I've just been looking at the PowerShell support and it looks interesting if a little limited - as has been stated in
Dmitry’s PowerBlog.
You invoke PowerShell from SQL Server Management Studio by right clicking on a node in the tree and choosing 'Start PowerShell'. This runs 'SQLPS.exe' and starts the shell. One thing that caught me was that the resulting shell has some standard cmdlets missing.
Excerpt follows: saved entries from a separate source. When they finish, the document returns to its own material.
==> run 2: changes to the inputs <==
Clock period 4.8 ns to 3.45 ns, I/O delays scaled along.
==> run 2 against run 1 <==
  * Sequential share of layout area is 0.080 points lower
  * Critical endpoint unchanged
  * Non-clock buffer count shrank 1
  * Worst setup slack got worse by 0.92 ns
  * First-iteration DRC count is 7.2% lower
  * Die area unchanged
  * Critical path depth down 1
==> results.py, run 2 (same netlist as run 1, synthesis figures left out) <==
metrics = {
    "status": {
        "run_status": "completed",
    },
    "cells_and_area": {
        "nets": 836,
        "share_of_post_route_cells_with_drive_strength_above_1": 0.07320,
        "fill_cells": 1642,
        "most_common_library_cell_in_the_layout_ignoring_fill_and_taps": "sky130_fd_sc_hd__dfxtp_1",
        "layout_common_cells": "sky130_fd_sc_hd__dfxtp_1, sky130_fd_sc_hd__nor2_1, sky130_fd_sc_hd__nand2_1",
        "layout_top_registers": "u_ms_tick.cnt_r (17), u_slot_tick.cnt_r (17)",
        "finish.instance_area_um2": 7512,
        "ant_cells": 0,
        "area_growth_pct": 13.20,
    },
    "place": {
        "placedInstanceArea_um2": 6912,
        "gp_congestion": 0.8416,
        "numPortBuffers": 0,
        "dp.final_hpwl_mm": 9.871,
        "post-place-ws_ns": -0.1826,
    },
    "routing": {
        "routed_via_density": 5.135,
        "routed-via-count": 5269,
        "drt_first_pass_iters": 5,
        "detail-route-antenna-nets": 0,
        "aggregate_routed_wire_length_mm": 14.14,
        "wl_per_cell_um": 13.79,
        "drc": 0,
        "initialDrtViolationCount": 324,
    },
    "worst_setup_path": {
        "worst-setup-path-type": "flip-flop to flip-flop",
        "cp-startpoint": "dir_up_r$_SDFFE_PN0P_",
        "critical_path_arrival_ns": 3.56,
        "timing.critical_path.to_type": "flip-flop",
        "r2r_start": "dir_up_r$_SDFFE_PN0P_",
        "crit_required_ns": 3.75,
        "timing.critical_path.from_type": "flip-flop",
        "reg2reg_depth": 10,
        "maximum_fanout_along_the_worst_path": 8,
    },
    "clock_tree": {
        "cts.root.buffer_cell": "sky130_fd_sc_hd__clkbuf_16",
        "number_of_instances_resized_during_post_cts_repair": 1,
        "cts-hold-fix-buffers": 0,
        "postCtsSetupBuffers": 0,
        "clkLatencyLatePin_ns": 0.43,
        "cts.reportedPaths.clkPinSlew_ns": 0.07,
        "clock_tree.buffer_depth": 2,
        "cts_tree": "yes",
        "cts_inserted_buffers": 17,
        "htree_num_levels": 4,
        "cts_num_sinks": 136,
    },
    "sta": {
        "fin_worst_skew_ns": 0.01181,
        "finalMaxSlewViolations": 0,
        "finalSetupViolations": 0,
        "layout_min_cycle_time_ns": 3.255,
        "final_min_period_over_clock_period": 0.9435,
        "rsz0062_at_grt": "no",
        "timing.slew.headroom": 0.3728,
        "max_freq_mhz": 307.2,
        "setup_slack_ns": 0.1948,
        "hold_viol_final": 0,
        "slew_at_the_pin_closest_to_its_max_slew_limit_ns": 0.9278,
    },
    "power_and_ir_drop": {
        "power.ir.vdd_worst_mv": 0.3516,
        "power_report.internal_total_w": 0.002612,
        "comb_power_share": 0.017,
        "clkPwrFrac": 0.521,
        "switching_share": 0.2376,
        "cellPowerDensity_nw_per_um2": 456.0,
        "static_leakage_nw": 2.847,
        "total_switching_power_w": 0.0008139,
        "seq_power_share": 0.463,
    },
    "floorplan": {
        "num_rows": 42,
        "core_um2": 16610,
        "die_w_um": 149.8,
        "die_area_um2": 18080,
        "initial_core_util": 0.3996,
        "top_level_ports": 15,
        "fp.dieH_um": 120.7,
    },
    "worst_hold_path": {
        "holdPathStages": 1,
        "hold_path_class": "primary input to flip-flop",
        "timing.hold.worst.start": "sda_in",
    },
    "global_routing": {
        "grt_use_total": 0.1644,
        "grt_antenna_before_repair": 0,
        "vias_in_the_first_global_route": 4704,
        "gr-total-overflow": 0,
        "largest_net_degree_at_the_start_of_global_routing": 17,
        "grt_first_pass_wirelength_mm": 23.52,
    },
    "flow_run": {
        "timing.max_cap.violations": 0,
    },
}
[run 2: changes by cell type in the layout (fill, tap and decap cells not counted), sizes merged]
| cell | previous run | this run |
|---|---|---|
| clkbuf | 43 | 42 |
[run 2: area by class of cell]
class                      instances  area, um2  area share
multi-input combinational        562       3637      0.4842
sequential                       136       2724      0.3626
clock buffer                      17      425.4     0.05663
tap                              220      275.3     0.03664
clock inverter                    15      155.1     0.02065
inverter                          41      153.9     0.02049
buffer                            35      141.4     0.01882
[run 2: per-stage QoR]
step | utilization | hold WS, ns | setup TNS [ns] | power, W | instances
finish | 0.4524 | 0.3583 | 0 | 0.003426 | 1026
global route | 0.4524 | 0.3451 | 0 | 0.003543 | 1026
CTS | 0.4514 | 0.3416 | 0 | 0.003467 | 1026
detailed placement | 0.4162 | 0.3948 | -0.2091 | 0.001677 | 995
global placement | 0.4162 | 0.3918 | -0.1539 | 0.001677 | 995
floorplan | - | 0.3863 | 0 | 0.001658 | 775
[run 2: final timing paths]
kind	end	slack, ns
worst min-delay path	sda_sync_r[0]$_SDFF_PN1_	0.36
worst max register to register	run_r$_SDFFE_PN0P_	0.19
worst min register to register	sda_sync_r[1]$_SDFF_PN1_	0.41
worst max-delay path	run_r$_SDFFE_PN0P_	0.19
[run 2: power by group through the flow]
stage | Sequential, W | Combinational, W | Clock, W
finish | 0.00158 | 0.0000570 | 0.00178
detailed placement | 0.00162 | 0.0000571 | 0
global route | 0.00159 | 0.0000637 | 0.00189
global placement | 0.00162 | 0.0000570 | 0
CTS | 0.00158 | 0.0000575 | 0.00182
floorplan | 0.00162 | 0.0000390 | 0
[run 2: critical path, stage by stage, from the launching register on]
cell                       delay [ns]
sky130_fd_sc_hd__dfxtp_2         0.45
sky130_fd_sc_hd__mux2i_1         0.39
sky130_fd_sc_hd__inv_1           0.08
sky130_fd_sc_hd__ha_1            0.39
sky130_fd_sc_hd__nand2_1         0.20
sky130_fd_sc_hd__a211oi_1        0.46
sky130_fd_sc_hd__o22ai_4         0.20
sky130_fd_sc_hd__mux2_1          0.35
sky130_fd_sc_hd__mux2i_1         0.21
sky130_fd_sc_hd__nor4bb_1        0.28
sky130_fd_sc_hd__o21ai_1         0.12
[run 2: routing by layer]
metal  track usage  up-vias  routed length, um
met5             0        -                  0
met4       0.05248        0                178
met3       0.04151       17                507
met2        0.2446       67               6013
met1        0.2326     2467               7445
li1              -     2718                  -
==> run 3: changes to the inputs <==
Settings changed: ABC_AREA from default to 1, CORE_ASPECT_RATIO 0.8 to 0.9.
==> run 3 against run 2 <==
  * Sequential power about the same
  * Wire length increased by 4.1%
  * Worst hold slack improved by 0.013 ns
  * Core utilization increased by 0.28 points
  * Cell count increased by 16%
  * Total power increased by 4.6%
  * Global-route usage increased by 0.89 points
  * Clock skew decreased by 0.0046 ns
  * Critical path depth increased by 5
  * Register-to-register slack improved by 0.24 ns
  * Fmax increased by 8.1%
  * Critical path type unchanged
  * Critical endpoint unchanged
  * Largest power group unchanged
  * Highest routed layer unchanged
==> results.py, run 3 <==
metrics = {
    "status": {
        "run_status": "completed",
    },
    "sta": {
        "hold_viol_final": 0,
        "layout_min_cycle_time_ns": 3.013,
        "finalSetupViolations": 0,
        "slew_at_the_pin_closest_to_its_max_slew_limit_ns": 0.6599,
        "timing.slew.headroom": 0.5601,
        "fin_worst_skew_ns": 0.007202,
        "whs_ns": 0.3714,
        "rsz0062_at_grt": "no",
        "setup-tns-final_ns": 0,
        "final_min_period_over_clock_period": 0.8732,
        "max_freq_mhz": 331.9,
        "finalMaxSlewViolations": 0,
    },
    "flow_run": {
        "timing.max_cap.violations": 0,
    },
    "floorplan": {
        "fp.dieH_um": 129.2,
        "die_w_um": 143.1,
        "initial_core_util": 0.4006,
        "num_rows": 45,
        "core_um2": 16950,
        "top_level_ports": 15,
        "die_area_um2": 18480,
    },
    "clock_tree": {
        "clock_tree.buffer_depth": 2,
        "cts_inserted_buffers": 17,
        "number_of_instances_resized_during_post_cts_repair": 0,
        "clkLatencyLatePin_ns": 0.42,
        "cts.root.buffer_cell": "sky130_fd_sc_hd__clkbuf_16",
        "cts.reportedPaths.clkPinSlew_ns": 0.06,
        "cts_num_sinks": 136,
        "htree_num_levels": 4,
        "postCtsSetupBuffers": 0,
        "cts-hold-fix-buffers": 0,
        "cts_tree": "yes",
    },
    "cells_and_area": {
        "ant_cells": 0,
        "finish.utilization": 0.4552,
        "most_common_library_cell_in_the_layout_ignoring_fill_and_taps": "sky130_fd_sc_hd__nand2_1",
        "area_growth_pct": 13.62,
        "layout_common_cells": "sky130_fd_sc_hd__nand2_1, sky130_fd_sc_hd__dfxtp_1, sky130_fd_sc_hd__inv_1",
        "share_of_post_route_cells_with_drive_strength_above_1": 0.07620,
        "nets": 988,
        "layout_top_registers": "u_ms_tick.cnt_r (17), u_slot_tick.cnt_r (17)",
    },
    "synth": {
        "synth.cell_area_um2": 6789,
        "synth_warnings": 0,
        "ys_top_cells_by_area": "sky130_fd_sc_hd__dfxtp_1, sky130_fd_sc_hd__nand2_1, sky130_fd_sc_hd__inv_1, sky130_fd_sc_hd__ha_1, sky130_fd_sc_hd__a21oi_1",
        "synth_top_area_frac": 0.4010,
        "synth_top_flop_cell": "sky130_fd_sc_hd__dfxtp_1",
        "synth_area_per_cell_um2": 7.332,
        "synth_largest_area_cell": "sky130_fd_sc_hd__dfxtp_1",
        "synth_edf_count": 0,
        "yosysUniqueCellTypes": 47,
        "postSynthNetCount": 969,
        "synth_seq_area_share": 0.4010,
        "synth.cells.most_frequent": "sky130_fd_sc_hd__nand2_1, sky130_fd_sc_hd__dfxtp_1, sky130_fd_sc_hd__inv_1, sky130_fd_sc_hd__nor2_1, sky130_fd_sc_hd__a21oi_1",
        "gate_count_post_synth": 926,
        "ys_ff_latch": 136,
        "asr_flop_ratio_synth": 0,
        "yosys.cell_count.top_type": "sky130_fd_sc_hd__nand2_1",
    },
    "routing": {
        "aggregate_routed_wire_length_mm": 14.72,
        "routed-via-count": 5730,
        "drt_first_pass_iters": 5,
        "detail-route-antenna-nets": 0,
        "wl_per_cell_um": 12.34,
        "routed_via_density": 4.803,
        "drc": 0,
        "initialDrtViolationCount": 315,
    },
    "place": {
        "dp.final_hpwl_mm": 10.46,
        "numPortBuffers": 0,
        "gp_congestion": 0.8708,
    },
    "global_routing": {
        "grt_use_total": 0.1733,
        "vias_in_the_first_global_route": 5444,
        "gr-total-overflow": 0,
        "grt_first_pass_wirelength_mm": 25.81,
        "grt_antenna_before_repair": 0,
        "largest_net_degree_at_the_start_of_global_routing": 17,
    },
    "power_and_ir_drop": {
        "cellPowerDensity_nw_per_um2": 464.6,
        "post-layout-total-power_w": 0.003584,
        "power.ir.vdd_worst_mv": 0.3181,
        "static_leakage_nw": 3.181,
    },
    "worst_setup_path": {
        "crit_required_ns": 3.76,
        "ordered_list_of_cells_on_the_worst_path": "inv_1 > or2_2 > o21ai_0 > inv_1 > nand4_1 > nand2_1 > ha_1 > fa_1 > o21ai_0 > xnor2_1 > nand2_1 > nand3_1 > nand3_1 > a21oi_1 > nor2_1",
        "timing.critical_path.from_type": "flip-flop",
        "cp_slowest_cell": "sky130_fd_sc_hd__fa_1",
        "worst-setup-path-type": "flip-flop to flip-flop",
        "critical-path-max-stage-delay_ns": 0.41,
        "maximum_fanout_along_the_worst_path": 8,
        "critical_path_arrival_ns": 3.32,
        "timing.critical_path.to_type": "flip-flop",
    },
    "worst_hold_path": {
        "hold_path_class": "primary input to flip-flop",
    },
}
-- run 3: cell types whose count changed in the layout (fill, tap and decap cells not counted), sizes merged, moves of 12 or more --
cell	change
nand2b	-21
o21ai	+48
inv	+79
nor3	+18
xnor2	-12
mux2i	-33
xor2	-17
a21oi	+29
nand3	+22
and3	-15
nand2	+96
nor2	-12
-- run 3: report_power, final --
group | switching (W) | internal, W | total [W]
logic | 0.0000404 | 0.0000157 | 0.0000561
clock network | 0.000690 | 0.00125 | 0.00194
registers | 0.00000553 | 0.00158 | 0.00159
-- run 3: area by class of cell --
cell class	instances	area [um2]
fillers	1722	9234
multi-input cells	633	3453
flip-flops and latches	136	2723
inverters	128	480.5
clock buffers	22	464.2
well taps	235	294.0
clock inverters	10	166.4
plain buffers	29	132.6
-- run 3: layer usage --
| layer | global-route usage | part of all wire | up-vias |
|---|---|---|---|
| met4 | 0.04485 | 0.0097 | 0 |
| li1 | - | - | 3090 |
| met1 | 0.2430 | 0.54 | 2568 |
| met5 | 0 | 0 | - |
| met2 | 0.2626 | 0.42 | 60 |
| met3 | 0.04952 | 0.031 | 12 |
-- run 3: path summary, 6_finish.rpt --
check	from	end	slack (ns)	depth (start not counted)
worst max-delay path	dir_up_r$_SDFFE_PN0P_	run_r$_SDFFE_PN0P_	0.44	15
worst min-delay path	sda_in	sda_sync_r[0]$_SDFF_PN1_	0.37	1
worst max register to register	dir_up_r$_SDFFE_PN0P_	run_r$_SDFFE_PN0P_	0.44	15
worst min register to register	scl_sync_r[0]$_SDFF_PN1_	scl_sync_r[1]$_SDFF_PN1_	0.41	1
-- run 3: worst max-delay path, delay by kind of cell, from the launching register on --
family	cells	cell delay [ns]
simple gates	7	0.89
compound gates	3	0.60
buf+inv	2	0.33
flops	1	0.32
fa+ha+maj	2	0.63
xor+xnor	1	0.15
[config.mk]
export PLATFORM = sky130hd
export DESIGN_NAME = sdc_decode
export DESIGN_NICKNAME = d
export VERILOG_FILES = /design/src/core/sdc_pkg.sv /design/src/core/sdc_decode.sv
export SDC_FILE = /design/constraint.sdc
export NUM_CORES = 1
export LEC_CHECK = 0
export BUFFER_PORTS_ARGS = -buffer_cell sky130_fd_sc_hd__buf_2
export CELL_PAD_IN_SITES_DETAIL_PLACEMENT = 1
export CELL_PAD_IN_SITES_GLOBAL_PLACEMENT = 2
export CORE_UTILIZATION = 39
export CTS_CLUSTER_DIAMETER = 50
export CTS_CLUSTER_SIZE = 8
export DETAILED_ROUTE_END_ITERATION = 10
export PLACE_DENSITY_LB_ADDON = 0.25
export SETUP_SLACK_MARGIN = 0.05
export SLEW_MARGIN = 25
export SYNTH_ARGS = -nofsm -noshare
export SYNTH_HDL_FRONTEND = slang
export SYNTH_SLANG_ARGS = --single-unit
[constraint.sdc]
create_clock -name CLK -period 3.5 [get_ports CLK]
set_input_delay 0.7 -clock CLK [delete_from_list [all_inputs] [get_ports CLK]]
set_output_delay 0.7 -clock CLK [all_outputs]
set_load 0.02 [all_outputs]
<file path="config.mk">
export PLATFORM = sky130hd
export DESIGN_NAME = tlb_terminal_io
export DESIGN_NICKNAME = d
export VERILOG_FILES = /design/src/verilog/tlb_pkg.sv /design/src/verilog/tlb_terminal_io.sv
export SDC_FILE = /design/constraint.sdc
export NUM_CORES = 1
export LEC_CHECK = 0
export BUFFER_PORTS_ARGS = -buffer_cell sky130_fd_sc_hd__buf_2
export CORE_MARGIN = 5
export CORE_UTILIZATION = 59
export DETAILED_ROUTE_END_ITERATION = 7
export PLACE_DENSITY = 0.81
export SLEW_MARGIN = 20
export SYNTH_ARGS = -nofsm -noshare
export SYNTH_HDL_FRONTEND = slang
export SYNTH_SLANG_ARGS = --single-unit
</file>
<file path="constraint.sdc">
create_clock -name i_clk -period 6.8 [get_ports i_clk]
set_input_delay 1.7 -clock i_clk [delete_from_list [all_inputs] [get_ports i_clk]]
set_output_delay 1.7 -clock i_clk [all_outputs]
set_load 0.1 [all_outputs]
</file>
<file path="config.mk">
export PLATFORM = sky130hd
export DESIGN_NAME = ucs_ctrl
export DESIGN_NICKNAME = d
export VERILOG_FILES = /design/src/ucs_pkg.sv /design/src/ucs_ctrl.sv
export SDC_FILE = /design/constraint.sdc
export NUM_CORES = 2
export LEC_CHECK = 0
export BUFFER_PORTS_ARGS = -buffer_cell sky130_fd_sc_hd__buf_2
export CAP_MARGIN = 20
export CORE_AREA = 2 2 425 258
export DETAILED_ROUTE_END_ITERATION = 8
export DIE_AREA = 0 0 427 260
export GPL_ROUTABILITY_DRIVEN = 1
export GPL_TIMING_DRIVEN = 0
export PLACE_DENSITY_LB_ADDON = 0.08
export RECOVER_POWER = 25
export SYNTH_ARGS = -nofsm -noshare
export SYNTH_HDL_FRONTEND = slang
export SYNTH_SLANG_ARGS = --single-unit
export TNS_END_PERCENT = 10
</file>
<file path="constraint.sdc">
create_clock -name clk_i -period 86.9 [get_ports clk_i]
set_input_delay 21.725 -clock clk_i [delete_from_list [all_inputs] [get_ports clk_i]]
set_output_delay 21.725 -clock clk_i [all_outputs]
set_load 0.01 [all_outputs]
</file>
Add-PSSnapin, Get-PSSnapin, Remove-PSSnapin and Export-Console seem to have gone AWOL.
SQL Books Online states that the SQL snapins are
- Microsoft.SqlServer.Management.PSProvider.dll
- Microsoft.SqlServer.Management.PSSnapin.dll
As these are just regular snapins you can load them into the standard PowerShell host as follows -
First register the snapins using the .Net utility installutil with the commands
set-alias installutil $env:windir\Microsoft.NET\Framework\v2.0.50727\installutil
cd "c:\Program Files\Microsoft SQL Server\100\Tools\Binn"
installutil Microsoft.SqlServer.Management.PSProvider.dll
installutil Microsoft.SqlServer.Management.PSSnapins.dll
and check that everything is OK
Then load the snapins
and voila SQL support is enabled
Don't forget to remove and unregister (installutil /u) the snapins when you want to remove the CTP.